REPUBLIKA.CO.ID, SURABAYA -- Badan Pengawas Obat dan Makanan (BPOM) melalui Balai Besar POM di Surabaya memusnahkan 962 item dengan total 446.452 pack produk obat dan makanan ilegal dengan nilai keekonomian mencapai Rp 10,7 miliar. Pemusnahan yang dipimpin langsung oleh Kepala BPOM RI Penny K. Lukito tersebut, secara simbolis dilakukan di hqlaman kantor BBPOM Surabaya, Jalan Karang Menjangan Nomor 20, Airlangga, Gubeng, Surabaya, Selasa (18/12).
"Pemusnahan ini merupakan upaya kita untuk melindungi masyarakat dari bahaya mengkonsumsi produk yang tidak memenuhi syarat, dan mencegah peredaran kembali produk ilegal," ujar Penny di sela pemusnahan.
Secara rinci, obat dan makanan ilegat tersebut terdiri dari 289 item (176.030 pcs) obat tradisional ilegal dengan nilai Rp 5,5 miliar. Kemudian ada 69 item (59.936 pcs) pangan ilegal senilai Rp 2,5 miliar, 115 item (21.058 pcs) obat ilegal senilai Rp 760 juta, dan 242 item (17.440 pcs) kosmetik ilegal senilai Rp 272,7 juta.
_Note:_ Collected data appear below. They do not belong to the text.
==> src/otc_defs.svh <==
`ifndef OTC_DEFS_SVH
`define OTC_DEFS_SVH

// ==========================================================
// register map
`define OTC_ADDR_TRIM 8'h0B
`define OTC_ADDR_COEF 8'h0C
`define OTC_ADDR_CTRL 8'h0D

// ==========================================================
// field positions
`define OTC_TRIM_DIG_MSB 7
`define OTC_TRIM_DIG_LSB 6
`define OTC_TRIM_ANA_MSB 5
`define OTC_TRIM_ANA_LSB 0
`define OTC_COEF_MSB 6
`define OTC_CTRL_SENSE 7
`define OTC_CTRL_BATT_EN 6
`define OTC_CTRL_BATT_RATE 5
`define OTC_CTRL_GAIN_MSB 4

// ==========================================================
// reset values
`define OTC_TRIM_RESET 8'h00
`define OTC_COEF_RESET 8'h00
`define OTC_CTRL_RESET 8'h00

// ==========================================================
// decode constants
`define OTC_ANA_ZERO_CODE 7'sh20
`define OTC_DIG_PLUS 2'h1
`define OTC_DIG_ZERO 2'h2
`define OTC_DIG_MINUS 2'h3
`define OTC_DIG_HALF_PPM 8'sh3D

// ==========================================================
// timing
`define OTC_CLK_PERIOD_NS 8
`define OTC_CONV_TIME_NS 22_000_000
`define OTC_CONV_CYCLES (`OTC_CONV_TIME_NS / `OTC_CLK_PERIOD_NS)
`define OTC_BATT_SLOW_S 10'h258
`define OTC_BATT_FAST_S 10'h03C

`endif

==> src/otc_pkg.sv <==
package otc_pkg;

   typedef struct packed {
      logic wrEn;
      logic rdEn;
      logic [7:0] addr;
      logic [7:0] wrData;
   } otc_reg_req_s;

   typedef struct packed {
      logic [1:0] digital;
      logic [5:0] analog;
   } otc_trim_s;

   typedef enum logic [1:0] {
      OTC_IDLE,
      OTC_FIRST,
      OTC_SECOND
   } otc_conv_state_e;

endpackage

==> src/otc_conv_timer.sv <==
`include "otc_defs.svh"

module otc_conv_timer #(
   parameter int unsigned CYCLES = `OTC_CONV_CYCLES
) (
   input wire logic core_clk, // system clock
   input wire logic rst_b, // sync reset, low
   input wire logic ce, // clock enable
   input wire logic start, // begin timing
   input wire logic abort, // stop timing
   output logic halfTick_r, // mid-sequence pulse
   output logic doneTick_r // end-of-sequence pulse
);

   initial begin
      if (CYCLES < 4) $error("otc_conv_timer: CYCLES too small");
   end

   logic [31:0] cnt_r;
   logic run_r;

   always_ff @(posedge core_clk) begin
      if (!rst_b) begin
         cnt_r <= 32'h0000_0000;
         run_r <= 1'b0;
         halfTick_r <= 1'b0;
         doneTick_r <= 1'b0;
      end else if (ce) begin
         halfTick_r <= 1'b0;
         doneTick_r <= 1'b0;
         if (abort) begin
            run_r <= 1'b0;
            cnt_r <= 32'h0000_0000;
         end else if (start) begin
            run_r <= 1'b1;
            cnt_r <= 32'h0000_0000;
         end else if (run_r) begin
            cnt_r <= cnt_r + 32'h0000_0001;
            halfTick_r <= (cnt_r == 32'(CYCLES / 2 - 2));
            if (cnt_r == 32'(CYCLES - 2)) begin
               doneTick_r <= 1'b1;
               run_r <= 1'b0;
            end
         end
      end
   end

endmodule // otc_conv_timer

==> src/otc_trim_ctrl.sv <==
`include "otc_defs.svh"

// Overview of operation
// analog trim spans +32 to -31 ppm in one ppm steps
// analog adjustment equals 32 minus the six-bit code
// trim register at 0Bh: digital trim bits 7:6, analog 5:0
// host changes trims, coefficient, gain only with sensing off
// host avoids lowest analog codes or restarts frequency output
// cold coefficient register at 0Ch, bit 7 ignored
// host encodes coefficient as magnitude times 2048
// host programs both cold and hot coefficients
// control bit 7 enables sensing, conversion and trim adjustment; here the trims always come straight from the trim register
// sensing enable clears at reset
// sensing off means initial trims drive the oscillator
// enabling sensing uses the newly loaded values
// enabling starts two conversions, averaged into the result
// sequence takes 22 ms from the enabling write
// control bit 6 enables sensing in battery mode, default off
// battery below 2.7 V forces battery sensing off
// control bit 5 picks ten-minute or one-minute battery interval
// digital trim 00 off, 01 +30.5, 10 zero, 11 -30.5 ppm
// host writes gain with sensing off, then same with it on
module otc_trim_ctrl #(
   parameter int unsigned CONV_CYCLES = `OTC_CONV_CYCLES,
   parameter int unsigned TEMP_W = 10
) (
   input wire logic core_clk, // system clock
   input wire logic rst_b, // sync reset, low
   input wire logic ce, // clock enable
   input wire otc_pkg::otc_reg_req_s regReq, // register access
   output logic [7:0] regRdData_r, // register read data
   input wire logic onBattery, // running from backup
   input wire logic batteryLow, // backup below 2.7 V
   input wire logic secTick, // one pulse per second
   input wire logic [TEMP_W-1:0] tempSample, // sensor reading
   output otc_pkg::otc_trim_s trimOut_r, // trims to oscillator
   output logic signed [6:0] analogPpm_r, // analog ppm
   output logic signed [7:0] digitalHalfPpm_r, // digital half-ppm
   output logic [6:0] coldCoefOut_r, // coefficient in use
   output logic [4:0] gainOut_r, // gain in use
   output logic compActive_r, // compensation running
   output logic convBusy_r, // conversion in progress
   output logic [TEMP_W-1:0] tempResult_r // averaged temperature
);

   initial begin
      if (TEMP_W < 2 || TEMP_W > 16) $error("otc_trim_ctrl: TEMP_W");
      if (CONV_CYCLES < 4) $error("otc_trim_ctrl: CONV_CYCLES");
   end

   // ========================================================
   // functions
   function automatic logic signed [6:0] anaPpm(input logic [5:0] c);
      anaPpm = `OTC_ANA_ZERO_CODE - $signed({1'b0, c});
   endfunction

   function automatic logic signed [7:0] digPpm(input logic [1:0] c);
      unique case (c)
         `OTC_DIG_PLUS: digPpm = `OTC_DIG_HALF_PPM;
         `OTC_DIG_MINUS: digPpm = -`OTC_DIG_HALF_PPM;
         default: digPpm = 8'sh00;
      endcase
   endfunction

   function automatic logic [TEMP_W-1:0] avg2(input logic [TEMP_W-1:0] a,
                                              input logic [TEMP_W-1:0] b);
      logic [TEMP_W:0] s;
      s = {1'b0, a} + {1'b0, b};
      avg2 = s[TEMP_W:1];
   endfunction

   // ========================================================
   // registers
   otc_pkg::otc_trim_s trimReg_r;
   logic [7:0] coefReg_r;
   logic [7:0] ctrlReg_r;
   logic wrTrim, wrCoef, wrCtrl, senseEn, battEn, battRate, senseRise;

   assign wrTrim = regReq.wrEn && regReq.addr == `OTC_ADDR_TRIM;
   assign wrCoef = regReq.wrEn && regReq.addr == `OTC_ADDR_COEF;
   assign wrCtrl = regReq.wrEn && regReq.addr == `OTC_ADDR_CTRL;
   assign senseEn = ctrlReg_r[`OTC_CTRL_SENSE];
   assign battEn = ctrlReg_r[`OTC_CTRL_BATT_EN];
   assign battRate = ctrlReg_r[`OTC_CTRL_BATT_RATE];
   assign senseRise = wrCtrl && regReq.wrData[`OTC_CTRL_SENSE] && !senseEn;

   always_ff @(posedge core_clk) begin
      if (!rst_b) begin
         trimReg_r <= `OTC_TRIM_RESET;
         coefReg_r <= `OTC_COEF_RESET;
         ctrlReg_r <= `OTC_CTRL_RESET;
      end else if (ce) begin
         if (wrTrim) trimReg_r <= regReq.wrData;
         if (wrCoef) coefReg_r <= {1'b0, regReq.wrData[`OTC_COEF_MSB:0]};
         if (wrCtrl) ctrlReg_r <= regReq.wrData;
      end
   end

   always_ff @(posedge core_clk) begin
      if (!rst_b) begin
         regRdData_r <= 8'h00;
      end else if (ce && regReq.rdEn) begin
         unique case (regReq.addr)
            `OTC_ADDR_TRIM: regRdData_r <= trimReg_r;
            `OTC_ADDR_COEF: regRdData_r <= coefReg_r;
            `OTC_ADDR_CTRL: regRdData_r <= ctrlReg_r;
            default: regRdData_r <= 8'h00;
         endcase
      end
   end

   // ========================================================
   // battery-mode interval
   logic battAllowed, battTrig, vddAllowed, active;
   logic [9:0] battSecCnt_r;
   logic [9:0] battPeriod;

   assign battAllowed = onBattery && battEn && !batteryLow;
   assign vddAllowed = !onBattery;
   assign active = senseEn && (vddAllowed || battAllowed);
   assign battPeriod = battRate ? `OTC_BATT_FAST_S : `OTC_BATT_SLOW_S;
   assign battTrig = battAllowed && senseEn && secTick &&
                     battSecCnt_r == battPeriod - 10'h001;

   always_ff @(posedge core_clk) begin
      if (!rst_b) begin
         battSecCnt_r <= 10'h000;
      end else if (ce) begin
         // a rate change restarts the interval
         if (!battAllowed || !senseEn || wrCtrl || battTrig)
            battSecCnt_r <= 10'h000;
         else if (secTick) battSecCnt_r <= battSecCnt_r + 10'h001;
      end
   end

   // ========================================================
   // conversion sequence
   otc_pkg::otc_conv_state_e state_r;
   logic [TEMP_W-1:0] sample0_r;
   logic convStart, convAbort, halfTick, doneTick, wrAllowed;

   // enabling write judged by the value being written
   assign wrAllowed = !onBattery ||
                      (regReq.wrData[`OTC_CTRL_BATT_EN] && !batteryLow);
   assign convStart = ce && state_r == otc_pkg::OTC_IDLE &&
                      ((senseRise && wrAllowed) || battTrig);
   assign convAbort = state_r != otc_pkg::OTC_IDLE && !active;

   otc_conv_timer #(
      .CYCLES(CONV_CYCLES)
   ) u_timer (
      .core_clk(core_clk),
      .rst_b(rst_b),
      .ce(ce),
      .start(convStart),
      .abort(convAbort),
      .halfTick_r(halfTick),
      .doneTick_r(doneTick)
   );

   always_ff @(posedge core_clk) begin
      if (!rst_b) begin
         state_r <= otc_pkg::OTC_IDLE;
         sample0_r <= '0;
         tempResult_r <= '0;
      end else if (ce) begin
         unique case (state_r)
            otc_pkg::OTC_IDLE: begin
               if (convStart) state_r <= otc_pkg::OTC_FIRST;
            end
            otc_pkg::OTC_FIRST: begin
               if (convAbort) state_r <= otc_pkg::OTC_IDLE;
               else if (halfTick) begin
                  sample0_r <= tempSample;
                  state_r <= otc_pkg::OTC_SECOND;
               end
            end
            otc_pkg::OTC_SECOND: begin
               if (convAbort) state_r <= otc_pkg::OTC_IDLE;
               else if (doneTick) begin
                  tempResult_r <= avg2(sample0_r, tempSample);
                  state_r <= otc_pkg::OTC_IDLE;
               end
            end
            default: state_r <= otc_pkg::OTC_IDLE;
         endcase
      end
   end

   // ========================================================
   // trim outputs
   otc_pkg::otc_trim_s trimNxt;
   assign trimNxt = trimReg_r;

   always_ff @(posedge core_clk) begin
      if (!rst_b) begin
         trimOut_r <= `OTC_TRIM_RESET;
         analogPpm_r <= `OTC_ANA_ZERO_CODE;
         digitalHalfPpm_r <= 8'sh00;
         coldCoefOut_r <= 7'h00;
         gainOut_r <= 5'h00;
         compActive_r <= 1'b0;
         convBusy_r <= 1'b0;
      end else if (ce) begin
         trimOut_r <= trimNxt;
         analogPpm_r <= anaPpm(trimNxt.analog);
         digitalHalfPpm_r <= digPpm(trimNxt.digital);
         if (convStart) begin
            coldCoefOut_r <= coefReg_r[`OTC_COEF_MSB:0];
            gainOut_r <= ctrlReg_r[`OTC_CTRL_GAIN_MSB:0];
         end
         compActive_r <= active;
         convBusy_r <= convStart || (state_r != otc_pkg::OTC_IDLE &&
                       !convAbort && !(state_r == otc_pkg::OTC_SECOND &&
                       doneTick));
      end
   end
endmodule // otc_trim_ctrl

==> config.mk <==
export PLATFORM = sky130hd
export DESIGN_NAME = otc_trim_ctrl
export DESIGN_NICKNAME = d
export VERILOG_FILES = /design/src/otc_pkg.sv /design/src/otc_conv_timer.sv /design/src/otc_trim_ctrl.sv
export VERILOG_INCLUDE_DIRS = /design/src
export SDC_FILE = /design/constraint.sdc
export NUM_CORES = 1
export LEC_CHECK = 0
export BUFFER_PORTS_ARGS = -buffer_cell sky130_fd_sc_hd__buf_2
export CELL_PAD_IN_SITES_DETAIL_PLACEMENT = 1
export CELL_PAD_IN_SITES_GLOBAL_PLACEMENT = 2
export CORE_MARGIN = 1
export CORE_UTILIZATION = 38
export CTS_CLUSTER_SIZE = 12
export DETAILED_ROUTE_END_ITERATION = 8
export GPL_ROUTABILITY_DRIVEN = 0
export PLACE_DENSITY = 0.86
export SLEW_MARGIN = 30
export SYNTH_ARGS = -nofsm -noshare
export SYNTH_HDL_FRONTEND = slang
export SYNTH_HIERARCHICAL = 1
export SYNTH_SLANG_ARGS = --single-unit
==> constraint.sdc <==
create_clock -name core_clk -period 5 [get_ports core_clk]
set_input_delay 0.5 -clock core_clk [delete_from_list [all_inputs] [get_ports core_clk]]
set_output_delay 0.5 -clock core_clk [all_outputs]
set_load 0.02 [all_outputs]
# [After elaboration in Yosys (flattened, before gate mapping)]
# Index checks and enable logic that the tools add are counted.
[classes] n_bitwise=1 reduce_logical=47 n_addsub=5 n_mux=25 eq_ne=13
[op_table] cell="2-to-1 mux 32 bit" n=3
[op_table] cell="adder 32 x 1 -> 32 bit, second input constant" n=1
[op_table] cell="== test 32 x 21 -> 1 bit, second input constant" n=1
[op_table] cell="== test 32 x 22 -> 1 bit, second input constant" n=1
[op_table] cell="2-to-1 mux 10 bit" n=3
[op_table] cell="== test 8 x 4 -> 1 bit, second input constant" n=3
[op_table] cell="case mux 8 bit (3 select lines)" n=1
[op_table] cell="logical AND 1 bit" n=20
[op_table] cell="case mux 8 bit (2 select lines)" n=1
[op_table] cell="AND reduction 2 bit" n=6
[op_table] cell="AND reduction 4 bit" n=3
[op_table] cell="adder 10 x 10 -> 11 bit" n=1
[op_table] cell="2-to-1 mux 1 bit" n=11
[op_table] cell="adder 10 x 1 -> 10 bit, second input constant" n=1
[op_table] cell="== test 10 bit" n=1
[op_table] cell="2-to-1 mux 2 bit" n=5
[op_table] cell="subtractor 10 x 1 -> 10 bit, second input constant" n=1
[op_table] cell="zero test 1 bit" n=7
[op_table] cell="logical OR 1 bit" n=7
[op_table] cell="subtractor 6 x 6 -> 7 bit, first input constant" n=1
[op_table] cell="inequality test 3 x 2 -> 1 bit, second input constant" n=2
[op_table] cell="case mux 2 bit (3 select lines)" n=1
[op_table] cell="== test 2 x 1 -> 1 bit, second input constant" n=2
[op_table] cell="== test 2 bit, second input constant" n=2
[op_table] cell="5 further kinds" n=6
[word_totals] out_inout_bits=55 regBits=135 wordCells=112 input_bits=34

# [Depth between registers and ports, before layout]
[logic_depth] word_depth=10 depth_mapped=13 ltp_nobuf=10

# [Modules after synthesis]
# Netlist, hierarchy kept.
[modules_own_cells] module="otc_trim_ctrl" seq_area_each_um2=1881.8 n_inst=1 area_per_inst_um2=4435.5 cells_per_inst=486
[modules_own_cells] module="otc_conv_timer" seq_area_each_um2=700.7 n_inst=1 area_per_inst_um2=1940.6 cells_per_inst=240

# [Least setup slack after synthesis]
# No wires, ideal clock.
[synth_path] kind="input-to-reg" startpoint="in regReq[13] (netlist bit)" endpoint="reg u_timer.cnt_r[12]" arrival_time_ns=3.187 setup_slack_ns=1.743 path_buffers=4 required_time_ns=4.930 path_stages=13 setup_ns=0.070 cell_sequence="or4_4 -> buf_6 -> nor4_4 -> and3_4 -> buf_8 -> nor2_2 -> inv_1 -> o311ai_2 -> or2_1 -> clkbuf_1 -> clkbuf_1 -> or3_1 -> a21oi_1"
[synth_between] elab_chain_len=9 word_cells_on_any_way=11 cone_classes="eq/ne (1); mux (2); reduce/logical (8)"
[synth_rtl] item="from (decl)" line="otc_trim_ctrl.sv:30" rtl="input wire otc_pkg::otc_reg_req_s regReq,"
[synth_rtl] item="== test 8 x 4 -> 1 bit *"
[synth_rtl] item="logical AND 1 bit (no source line) *"
[synth_rtl] item="logical AND 1 bit * (2 in series)" line="otc_trim_ctrl.sv:85" rtl="assign senseRise = wrCtrl && regReq.wrData[`OTC_CTRL_SENSE] && !senseEn;"
[synth_rtl] item="logical AND 1 bit *" line="otc_trim_ctrl.sv:146" rtl="((senseRise && wrAllowed) || battTrig);"
[synth_rtl] item="logical OR 1 bit *" line="otc_trim_ctrl.sv:146"
[synth_rtl] item="logical AND 1 bit *" line="otc_trim_ctrl.sv:145" rtl="assign convStart = ce && state_r == otc_pkg::OTC_IDLE &&"
[synth_rtl] item="named net convStart" line="otc_trim_ctrl.sv:140" rtl="logic convStart, convAbort, halfTick, doneTick, wrAllowed;"
[synth_rtl] item="nonzero test 3 bit (no source line) or 2-to-1 mux 32 bit (tied branches)"
[synth_rtl] item="AND reduction 2 bit (no source line) or 2-to-1 mux 32 bit (tied branches)"
[synth_rtl] item="to (signal assigned)" line="otc_conv_timer.sv:38" rtl="cnt_r <= cnt_r + 32'h0000_0001;"
[synth_rtl] item="to (decl)" line="otc_conv_timer.sv:19" rtl="logic [31:0] cnt_r;"
# The timed path passes the listed nets; every way through them passes the cells marked *.
# A chain may end at the register's enable or synchronous reset.

# [Worst setup path in the final report]
[layout_path] startpoint="reg battSecCnt_r[0]" endpoint="reg u_timer.cnt_r[21]"
[layout_between] elab_chain_len=6 word_cells_on_any_way=8 cone_classes="eq/ne (1); mux (2); reduce/logical (5)"
[layout_rtl] item="from (decl)" line="otc_trim_ctrl.sv:115" rtl="logic [9:0] battSecCnt_r;"
[layout_rtl] item="from (signal assigned)" line="otc_trim_ctrl.sv:132" rtl="else if (secTick) battSecCnt_r <= battSecCnt_r + 10'h001;"
[layout_rtl] item="== test 10 bit *" line="otc_trim_ctrl.sv:123" rtl="battSecCnt_r == battPeriod - 10'h001;"
[layout_rtl] item="logical AND 1 bit *" line="otc_trim_ctrl.sv:122" rtl="assign battTrig = battAllowed && senseEn && secTick &&"
[layout_rtl] item="logical OR 1 bit *" line="otc_trim_ctrl.sv:146"
[layout_rtl] item="logical AND 1 bit *" line="otc_trim_ctrl.sv:145"
[layout_rtl] item="named net convStart" line="otc_trim_ctrl.sv:140"
[layout_rtl] item="nonzero test 3 bit (no source line) or 2-to-1 mux 32 bit (tied branches)"
[layout_rtl] item="AND reduction 2 bit (no source line) or 2-to-1 mux 32 bit (tied branches)"
# Marks and branches as above.

==> summary.txt <==
Outcome
  • Run status: complete, no violations

Floorplanning
  • Row count: 46
  • Die width: 132 um
  • Full die area: 17,300 um^2
  • Initial core utilization: 39.6%
  • IO Pins: 89
  • Core box area: 16,100 um^2
  • Die Y: 132 um

Job
  • Number of max-cap violations: 0

Cells and area
  • Layout cells sized above 1: 20.0%
  • Most frequent cells in the layout: 129 x dfxtp_1, 88 x buf_2, 75 x nor2_1
  • Layout area overhead: 18.2%
  • FILL cells: 1,933
  • Antenna cells: 0
  • Commonest non-fill, non-tap cell in the layout: dfxtp_1
  • Layout Utilization: 46.8%
  • Nets@finish: 841

Timing
  • Slew Limit Fails: 0
  • Min Clock Period, post-route: 3720 ps
  • TNS Setup: 0 ps
  • Max_slew headroom: 41.2%
  • Fin. Hold Viols: 0
  • Final Cycle Share: 74.5%
  • Unrepaired setup endpoints after global routing: no
  • Worst clock skew: 8.48 ps
  • Final setup viols: 0
  • Slew @ Worst Pin: 873 ps
  • Fmax: 0.268 GHz
  • Hold WS: 349 ps

Route
  • Total iterations of the first detailed-routing run: 5
  • DRT iter0 DRCs: 241
  • Final ANT Viol Nets: 0
  • M1 WL: 8330 um
  • Avg Vias per Cell: 5.61
  • WL/cell: 17.8 um
  • Met2 WL: 8930 um
  • Detailed Route WL: 18,200 um
  • Met3 wire len: 645 um
  • Post-route DRC: 0
  • Highest routed layer: met4
  • Vias: 5,734

Logic synthesis
  • Prevailing post-synth register cell: dfxtp_1
  • Gate Count Post-Synth: 726
  • Number of synthesized flops with an enable pin: 0
  • Yosys warning count: 6
  • Synth unique cells: 74
  • Synth Register Bits: 129
  • Fraction of registers with async set or reset after synthesis: 0%
  • Seq/Total Area, Yosys: 40.5%
  • Post-synthesis cell area: 6380 um^2
  • Synthesized area per cell: 8.78 um^2
  • Mapped Nets: 774

Pwr
  • Internal power: 1890 uW
  • Worst vdd ir: 0.000234 V
  • Leak: 0.00295 uW
  • Sequential fraction of design power: 42.4%
  • Comb pwr share: 3.4%
  • Clock share of power: 54.1%
  • Sw Pwr: 535 uW
  • Power Density: 322 nW/um^2
  • Switch share: 22.0%

Placement
  • Post-DP HPWL: 13,200 um
  • Port Buffer Count: 88

Setup path
  • CP Data Arrival Time: 4070 ps
  • Worst Setup Path Type: register to register
  • Crit path cell chain: ha_1, nand2_1, nor4_1, and3_1, nor2_2, inv_1, o311ai_2, or2_1, or4_1, a21oi_1
  • Critical-path top delay cell: and3_1
  • Worst Path Max Fanout: 18
  • CP startpoint kind: register
  • R2R setup slack: 1280 ps
  • Required @ worst endpoint: 5340 ps
  • Worst setup EP type: register
  • CP peak stage delay: 610 ps

Clock tree
  • CTS Buffer Depth: 2
  • CTS tree: yes
  • Post-cts resize count: 0
  • Worst skew pair latency: 430 ps
  • Root buffer cell: clkbuf_16
  • Total CTS buffers: 17
  • Clock sinks: 129
  • H-tree levels: 4
  • Post-CTS setup buffer count: 0
  • CTS Hold Bufs: 0
  • Clk pin slew, worst setup/hold paths: 60 ps

Min path
  • Worst hold path type: input pin to register

Global routing
  • GRT Total Usage: 21.3%
  • First-pass GRT wire length: 29,600 um
  • Initial antenna violation count: 0
  • Largest net degree at the start of global routing: 39
  • Grt ovf: 0
  • Vias in the first global route: 5,718
## area by class of cell
type / count / area [um^2] / area share, %
clock inverters: 11 / 151 / 2.01
multi-input cells: 535 / 3520 / 46.7
clock buffers: 21 / 480 / 6.38
flip-flops and latches: 129 / 2580 / 34.3
well taps: 216 / 270 / 3.59
inverters: 20 / 75.1 / 0.996
repair buffers: 90 / 455 / 6.04
## logic make-up (layout without fill, tap and decap cells)
logic type / Yosys count / count (layout) / share of synthesized area [%]
and+or+nand+nor: 297 / 297 / 25.9
xor gates and xnor gates: 15 / 15 / 2.06
muxes: 49 / 49 / 7.69
buffers and inverters: 62 / 142 / 4.61
DFF: 129 / 129 / 40.5
adders and majority gates: 14 / 14 / 2.87
AOI/OAI and AO/OA: 160 / 160 / 16.3
## worst max-delay path: cells and delay by family (launching register included)
family / cells / cell delay, ps
compound gates: 2 / 360
fa+ha+maj: 1 / 240
buf+inv: 1 / 180
flops: 1 / 390
simple gates: 6 / 2460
"Di samping itu dimusnahkan juga 247 item atau 171.988 pack kemasan pangan ilegal senilai lebih dari Rp 1,6 miliar. Seluruh barang bukti yang dimusnahkan tersebut telah mendapat ketetapan pemusnahan dari pengadilan setempat," ujar Penny.
Penny mengakui, produk ilegal yang dimusnahkan BBPOM di Surabaya tersebut lebih banyak dibanding tahun sebelumnya. Peningkatan tersebut, kata Penny bisa terjadi karena beberapa hal. Diantaranya karena intensitas penindakan yang meningkat.
Namun, Penny juga tidak memungkiri peningkatan terjadi karena meningkatnya produsen produk-produk ilegal di wilayah tersebut. Apalagi, pada Oktober 2018, Penyidik Pegawai Negeri Sipil (PPNS) BBPOM di Surabaya, baru menemukan produk kosmetik ilegal yang mengandung bahan berbahaya, senilai Rp 1,7 miliar.
"Temuan produk obat dan makanan ilegal ini akan terus kami tindak lanjuti debgan proses pro-justitia," ujar Penny.
Penny menjelaskan, pelaksanaan penegakan hukum selalu didasarkan pada bukti hasil pengujian laboratorium, pemeriksaan, maupun investigasi awal. Penegakan hukum sampai taham pro-justitia dapat berakhir dengan pemberian sanksi administratif seperti dilarang untuk diedarkan, ditarik dari peredaran, dicabut izin edarnya, hingga ditarik untuk dimusnahkan.
"Jika pelanggaran masuh ranah pidana, pelaku pelanggaran dapat diproses dengan Pasal 196 dan 197 UU nomor 36 tahun 2009 tentang kesehatan dengan ancaman penjara paling lama 15 tahun dan denda paling banyak Rp 1,5 milir," kata Penny.
Kepala BBPOM Surabaya, I Made Bagus Garametta mengungkapkan, selama 2018, BBPOM Surabaya telah menangani 21 perkara pelanggaran di bidang obat dan makanan. Dari kesemuanya itu, 12 perkara masih dalam tahap pemberkasan, tiga perkara sudah dilakukan penyerahan berkas perkara ke Kejati Jatim, dan 6 perkara sudah mendapat penetapan (P-21).
"Masyarakat juga diharapkan lebih berhati-hati dalam memilih obat dan makanan yang akan dikonsumsi. Cek kemasan, cek label, cek izin edar, dan cek kedaluarsa sebelum membelinya," ujar Gara.
Kepala Dinas Kesehatan Jatim, Kohar Hari Santoso mengatakan, Jawa Timur terkenal sebagai provinsi yang perkembangan UMKM-nya baik. Maka terkait peredaran obat dan makanan ilegal, perlu adanya pembinaan secara seksama terhadap pelaku UMKM, terkait produk-produk yang dihasilkannya.
Menurutnya, para pelaku UMKM tersebut haris dilatih bagaimana menghasilkan produl yang 'Sleep'. Yakni safety, legality, efektif, efisien dan performance-nya bagus.
"Safety, tidak mengandung bahan yang madhorotnya besar, legality memang izin produksi maupun izin edarnya harus ada, efektif, jadi kemanfaatannya jelas, efisien bukan murahan tapi memang efisien harganya, dan performancenya harus bagus," kata Kohar.